Web Formsがうまく機能しない場面
Web Formsは多くの開発者にとって新鮮なものであったし、多くの新たに開発者となった人やWindowsアプリケーションの開発しか知らない開発者がWebアプリケーションの構築を学習するのに役立ったはずです。しかし、残念なことにMicrosoftは完璧な抽象化を実現することはできませんでした。なぜなら、ほどなくして多くの問題が発生したからです。問題のいくつかは後のリリースで修正されましたが、Web Formsの動作の仕組みに深く関係している問題については修正が困難でした。以来、Web Formsの技術は主に以下の点で批判されています。
ViewStateのためにページが重くなる
ページに存在するすべてのサーバーコントロールをViewState文字列に保存し、その文字列がリクエストのたびにサーバーを行ったり来たりするため、Web Formsによるページは相当重くなります。もしそれなりに複雑なページを作れば、ViewState文字列は最終的に数百キロバイトのデータ増加を引き起こすこともあります。これにより、特にモバイル環境からの接続時には読み込み時間が増加し、世界中でスマートフォンからのトラフィックが増えるにつれ、非常に現実的に問題になったのです。

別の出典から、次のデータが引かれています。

===== src/design/decode_stage.sv =====
`timescale 1ns/1ps

module decode_stage (
	input logic clk,
	input logic reset,
	input logic flush,
	input logic fetch_valid,
	input defines::data_t pc,
	input defines::instr_t fetch_instr,
	input defines::data_t rs1_data,
	input defines::data_t rs2_data,
	input defines::data_t ex_data,
	input defines::data_t wb_data,
	input defines::reg_addr_t ex_rd,
	input defines::reg_addr_t wb_rd,
	input logic ex_we,
	input logic wb_we,
	output defines::reg_addr_t rs1_addr,
	output defines::reg_addr_t rs2_addr,
	output logic pc_sel,
	output defines::data_t pc_bj,
	output logic halt_seen,
	output logic id_valid,
	output defines::alu_op_t id_alu_op,
	output defines::reg_addr_t id_rd,
	output logic id_we,
	output defines::data_t id_op_a,
	output defines::data_t id_op_b
);
	import defines::*;

	instr_t d_instr;
	data_t d_pc;
	logic d_valid;
	opcode_t opcode;
	branch_fwd_t fwd_rs1, fwd_rs2;
	data_t fa, fb;
	logic bj_sel;
	alu_op_t alu_op;
	logic we;
	data_t op_a, op_b;

	// execute wins over write-back, x0 never forwarded
	function automatic branch_fwd_t fwd_pick(
		input reg_addr_t r,
		input logic e_we,
		input reg_addr_t e_rd,
		input logic w_we,
		input reg_addr_t w_rd
	);
		if (r != '0 && e_we && e_rd == r)
			return B_EX_SEL;
		if (r != '0 && w_we && w_rd == r)
			return B_WB_SEL;
		return B_RS_SEL;
	endfunction

	always_ff @(posedge clk) begin
		if (reset || flush)
			d_valid <= 1'b0;
		else
			d_valid <= fetch_valid && !pc_sel && !halt_seen; // kill the wrong-path fetch
		d_instr <= fetch_instr;
		d_pc <= pc;
	end

	assign opcode = opcode_t'(d_instr.opcode);
	assign rs1_addr = d_instr.rs1;
	assign rs2_addr = d_instr.rs2;

	assign fwd_rs1 = fwd_pick(rs1_addr, ex_we, ex_rd, wb_we, wb_rd);
	assign fwd_rs2 = fwd_pick(rs2_addr, ex_we, ex_rd, wb_we, wb_rd);

	always_comb begin
		case (fwd_rs1)
			B_EX_SEL: fa = ex_data;
			B_WB_SEL: fa = wb_data;
			default:  fa = rs1_data;
		endcase
		case (fwd_rs2)
			B_EX_SEL: fb = ex_data;
			B_WB_SEL: fb = wb_data;
			default:  fb = rs2_data;
		endcase
	end

	pc_adder u_pc_adder (
		.instr(d_instr),
		.pc(d_pc),
		.rs1(rs1_data),
		.rs2(rs2_data),
		.ex_data(ex_data),
		.wb_data(wb_data),
		.fwd_rs1(fwd_rs1),
		.fwd_rs2(fwd_rs2),
		.pc_bj(pc_bj),
		.pc_sel(bj_sel),
		.branch_taken()
	);

	assign pc_sel = d_valid && bj_sel;

	// ecall only, ebreak falls through as a no-op
	assign halt_seen = d_valid && opcode == SYSTEM && d_instr.funct3 == 3'b000
		&& {d_instr.funct7, d_instr.rs2, d_instr.rs1, d_instr.rd} == '0;

	always_comb begin
		alu_op = ALU_ADD;
		we = 1'b0;
		op_a = fa;
		op_b = fb;
		case (opcode)
			OP: begin
				we = d_instr.funct3 == 3'b000
					&& (d_instr.funct7 == 7'h00 || d_instr.funct7 == 7'h20);
				if (d_instr.funct7 == 7'h20)
					alu_op = ALU_SUB;
			end
			OP_IMM: begin
				we = d_instr.funct3 == 3'b000; // addi
				op_b = get_imm_i(d_instr);
			end
			LUI: begin
				we = 1'b1;
				alu_op = ALU_PASS_B;
				op_b = get_imm_u(d_instr);
			end
			JAL, JALR: begin
				we = 1'b1;
				alu_op = ALU_LINK;
				op_a = d_pc; // link is pc+4
			end
			default: we = 1'b0;
		endcase
	end

	always_ff @(posedge clk) begin
		if (reset || flush) begin
			id_valid <= 1'b0;
			id_we <= 1'b0;
		end else begin
			id_valid <= d_valid;
			id_we <= we; // qualified by id_valid in execute
		end
		id_alu_op <= alu_op;
		id_rd <= d_instr.rd;
		id_op_a <= op_a;
		id_op_b <= op_b;
	end

endmodule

サーバーコントロールのせいでHTMLの出力を制御できない
サーバーコントロールのおかげで便利なモノをさくっと作ることは容易になりましたが、出力されるHTMLを完全に制御することはできなくなりました。これが問題になることがあるのは、ウェブサイトを精密にチューニングする必要があるときや、ブラウザーの互換性の問題が発生しているときです。
Web Formsはテストの自動化が難しい
Web Formsモデルはテストの自動化やユニットテストが重要になる以前に開発されたため、ひとたびそれらが重要になってくると、Web Formsでは、不可能ではないにしても効率的にユニットテストを行うのが難しいと考えられるようになりました。
ASP.NET MVCがWeb Formsに対して優れている点
ASP.NET MVCはWeb Formsによって実装された多くの抽象化を取り除きました。例えば、サーバーコントロールに頼ることなくすべてのHTMLは自分で生成する必要があります。また、ViewStateは廃止され、それによって発生していた問題も無くなりました(ただしそれにより、GridViewやRepeaterといったいくつかのサーバーコントロールは使い物にならなくなりましたが。)

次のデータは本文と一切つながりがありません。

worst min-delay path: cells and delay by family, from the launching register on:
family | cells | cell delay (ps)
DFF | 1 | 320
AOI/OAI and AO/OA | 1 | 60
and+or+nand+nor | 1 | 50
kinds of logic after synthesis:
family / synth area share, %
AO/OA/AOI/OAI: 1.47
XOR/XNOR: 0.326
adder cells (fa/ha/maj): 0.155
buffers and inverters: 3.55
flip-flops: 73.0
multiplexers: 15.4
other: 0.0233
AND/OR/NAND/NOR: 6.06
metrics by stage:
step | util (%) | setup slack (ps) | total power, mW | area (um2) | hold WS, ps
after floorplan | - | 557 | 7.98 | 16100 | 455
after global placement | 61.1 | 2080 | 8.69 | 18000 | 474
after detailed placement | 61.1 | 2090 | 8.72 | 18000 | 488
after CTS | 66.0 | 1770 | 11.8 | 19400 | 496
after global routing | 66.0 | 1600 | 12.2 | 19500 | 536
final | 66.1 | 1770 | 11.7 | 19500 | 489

MVCモデルは疎結合しているため、自動化テストやユニットテストとの相性は抜群です。
どちらの技術を選ぶべきか
ここまでの解説を読んだ方は、Web Formsが時代遅れの技術に見えてしまうかもしれませんが、実はまったくそんなことはありません。Microsoftは今でも活発にWeb Formsを開発し続けていますし、ASP.NETで新たにWeb開発を行うときには選択肢の一つになります。Web Formsが特に適しているのは、とにかく急ぎで何かを作らなければならないときです。マークアップを思いどおりに書けるという柔軟性は諦めないといけませんが、大量の高度なサーバーコントロール群を用いることで、使えるモノが手っ取り早く構築できます。

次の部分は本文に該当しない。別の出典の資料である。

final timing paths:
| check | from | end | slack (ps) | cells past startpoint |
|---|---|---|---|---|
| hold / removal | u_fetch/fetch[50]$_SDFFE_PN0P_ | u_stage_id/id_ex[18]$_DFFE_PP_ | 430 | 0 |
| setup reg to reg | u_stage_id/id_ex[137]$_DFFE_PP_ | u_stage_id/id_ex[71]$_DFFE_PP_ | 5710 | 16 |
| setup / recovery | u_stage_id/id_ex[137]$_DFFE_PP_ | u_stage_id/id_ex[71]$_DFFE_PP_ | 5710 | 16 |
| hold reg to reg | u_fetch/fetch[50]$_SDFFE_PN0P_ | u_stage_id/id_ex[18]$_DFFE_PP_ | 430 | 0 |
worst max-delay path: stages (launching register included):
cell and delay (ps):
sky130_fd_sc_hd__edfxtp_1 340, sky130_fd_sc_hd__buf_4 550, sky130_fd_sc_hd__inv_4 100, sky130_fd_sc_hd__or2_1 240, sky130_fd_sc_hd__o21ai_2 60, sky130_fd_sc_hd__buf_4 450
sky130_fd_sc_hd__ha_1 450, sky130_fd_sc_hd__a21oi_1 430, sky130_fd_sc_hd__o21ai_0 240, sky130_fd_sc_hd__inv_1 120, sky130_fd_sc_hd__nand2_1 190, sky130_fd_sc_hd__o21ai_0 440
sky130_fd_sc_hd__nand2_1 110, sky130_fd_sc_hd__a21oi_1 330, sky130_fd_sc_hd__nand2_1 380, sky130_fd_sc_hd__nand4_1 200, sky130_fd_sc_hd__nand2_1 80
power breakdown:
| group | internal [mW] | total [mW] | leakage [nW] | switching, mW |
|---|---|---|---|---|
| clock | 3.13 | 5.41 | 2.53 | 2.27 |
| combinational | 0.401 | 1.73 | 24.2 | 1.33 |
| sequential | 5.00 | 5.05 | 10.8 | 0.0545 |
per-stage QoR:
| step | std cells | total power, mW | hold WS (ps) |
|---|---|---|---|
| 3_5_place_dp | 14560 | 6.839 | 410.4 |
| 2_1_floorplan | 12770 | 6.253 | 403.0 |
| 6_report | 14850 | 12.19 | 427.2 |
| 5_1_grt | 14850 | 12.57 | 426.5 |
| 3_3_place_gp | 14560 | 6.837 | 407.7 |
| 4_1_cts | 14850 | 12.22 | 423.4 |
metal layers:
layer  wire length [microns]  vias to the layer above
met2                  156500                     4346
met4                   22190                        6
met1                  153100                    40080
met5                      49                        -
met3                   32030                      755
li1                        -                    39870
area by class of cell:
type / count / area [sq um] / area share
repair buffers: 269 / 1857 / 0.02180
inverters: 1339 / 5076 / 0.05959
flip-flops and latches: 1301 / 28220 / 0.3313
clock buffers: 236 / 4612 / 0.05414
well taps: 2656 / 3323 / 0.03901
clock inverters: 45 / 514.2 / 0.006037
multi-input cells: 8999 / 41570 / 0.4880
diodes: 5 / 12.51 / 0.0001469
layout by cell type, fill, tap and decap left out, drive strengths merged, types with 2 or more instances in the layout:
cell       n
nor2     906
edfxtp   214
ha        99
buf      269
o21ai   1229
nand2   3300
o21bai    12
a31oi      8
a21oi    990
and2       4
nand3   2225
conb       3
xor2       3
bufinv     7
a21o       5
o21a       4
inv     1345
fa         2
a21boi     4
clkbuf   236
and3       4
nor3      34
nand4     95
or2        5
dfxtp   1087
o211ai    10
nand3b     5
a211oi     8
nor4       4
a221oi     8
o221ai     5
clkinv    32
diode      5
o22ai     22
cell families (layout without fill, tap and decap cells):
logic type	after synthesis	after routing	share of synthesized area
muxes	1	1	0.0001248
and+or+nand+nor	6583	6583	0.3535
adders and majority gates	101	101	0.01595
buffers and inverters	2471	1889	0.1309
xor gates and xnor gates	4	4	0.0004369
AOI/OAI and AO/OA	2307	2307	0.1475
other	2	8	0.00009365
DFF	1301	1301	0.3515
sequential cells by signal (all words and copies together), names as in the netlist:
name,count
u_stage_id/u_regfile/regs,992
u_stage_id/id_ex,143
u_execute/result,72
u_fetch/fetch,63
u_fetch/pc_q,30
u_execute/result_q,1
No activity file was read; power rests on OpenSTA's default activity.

もしすでにWeb Formsに慣れているのであれば、ASP.NET MVCに挑戦してみるべきです。特に上記で述べたような問題に悩んでいるのであればなおさらです。一方、もしWeb開発が初めてでどちらを使うか選択しなければいけない方にも、やはりASP.NET MVCをおすすめします。一見するとMVCモデルは制限が多そうで、パターンに従って開発するのは難しく思えるかもしれませんが、いったん慣れてしまえば非常に快適に使うことができます。また、MVCモデルが大きな注目を集めていることから考えても、早晩消えて無くなってしまうことはないでしょう。
まとめ
Web開発の世界が初めてなら、ASP.NET Web Formsの方が取り組みやすいかもしれませんが、最初はやはりASP.NET MVCに挑戦するべきです。このチュートリアルがASP.NET MVCアプリケーションの開発プロセスを基礎からご案内しますので、ご安心ください。